Collected data:
********************
==> src/rtl/msp_pkg.sv <==
package msp_pkg;

  // Operating mode of the steering logic.
  typedef enum logic {
    MODE_SPLIT = 1'b0,
    MODE_FUSED = 1'b1
  } steer_mode_e;

  // Outcome of one training event on a predictor entry.
  typedef enum logic [1:0] {
    TR_NONE    = 2'd0,
    TR_CONFIRM = 2'd1,
    TR_WEAKEN  = 2'd2,
    TR_REPLACE = 2'd3
  } train_e;

endpackage

==> src/rtl/msp_addr_split.sv <==
// Splits the bank/set portion of an effective address by mode.
module msp_addr_split #(
  parameter int SET_W      = 7,
  parameter int BANK_W     = 2,
  parameter int LOCAL_BANK = 0,
  localparam int FIELD_W   = SET_W + BANK_W
) (
  input  logic               fused,
  input  logic [FIELD_W-1:0] field,
  output logic [BANK_W-1:0]  bank,
  output logic [FIELD_W-1:0] index
);

  function automatic logic [BANK_W-1:0] bank_bits(input logic [FIELD_W-1:0] f);
    return f[SET_W +: BANK_W];
  endfunction

  function automatic logic [FIELD_W-1:0] fused_index(input logic [FIELD_W-1:0] f);
    return {{BANK_W{1'b0}}, f[SET_W-1:0]};
  endfunction

  always_comb begin
    if (fused) begin
      bank  = bank_bits(field);
      index = fused_index(field);
    end else begin
      bank  = BANK_W'(LOCAL_BANK);
      index = field;
    end
  end

endmodule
********************
Go through the records above and, whenever a line includes the word "automatic", copy it.

RESPONSE TO THE EXERCISE.
  function automatic logic [BANK_W-1:0] bank_bits(input logic [FIELD_W-1:0] f);
  function automatic logic [FIELD_W-1:0] fused_index(input logic [FIELD_W-1:0] f);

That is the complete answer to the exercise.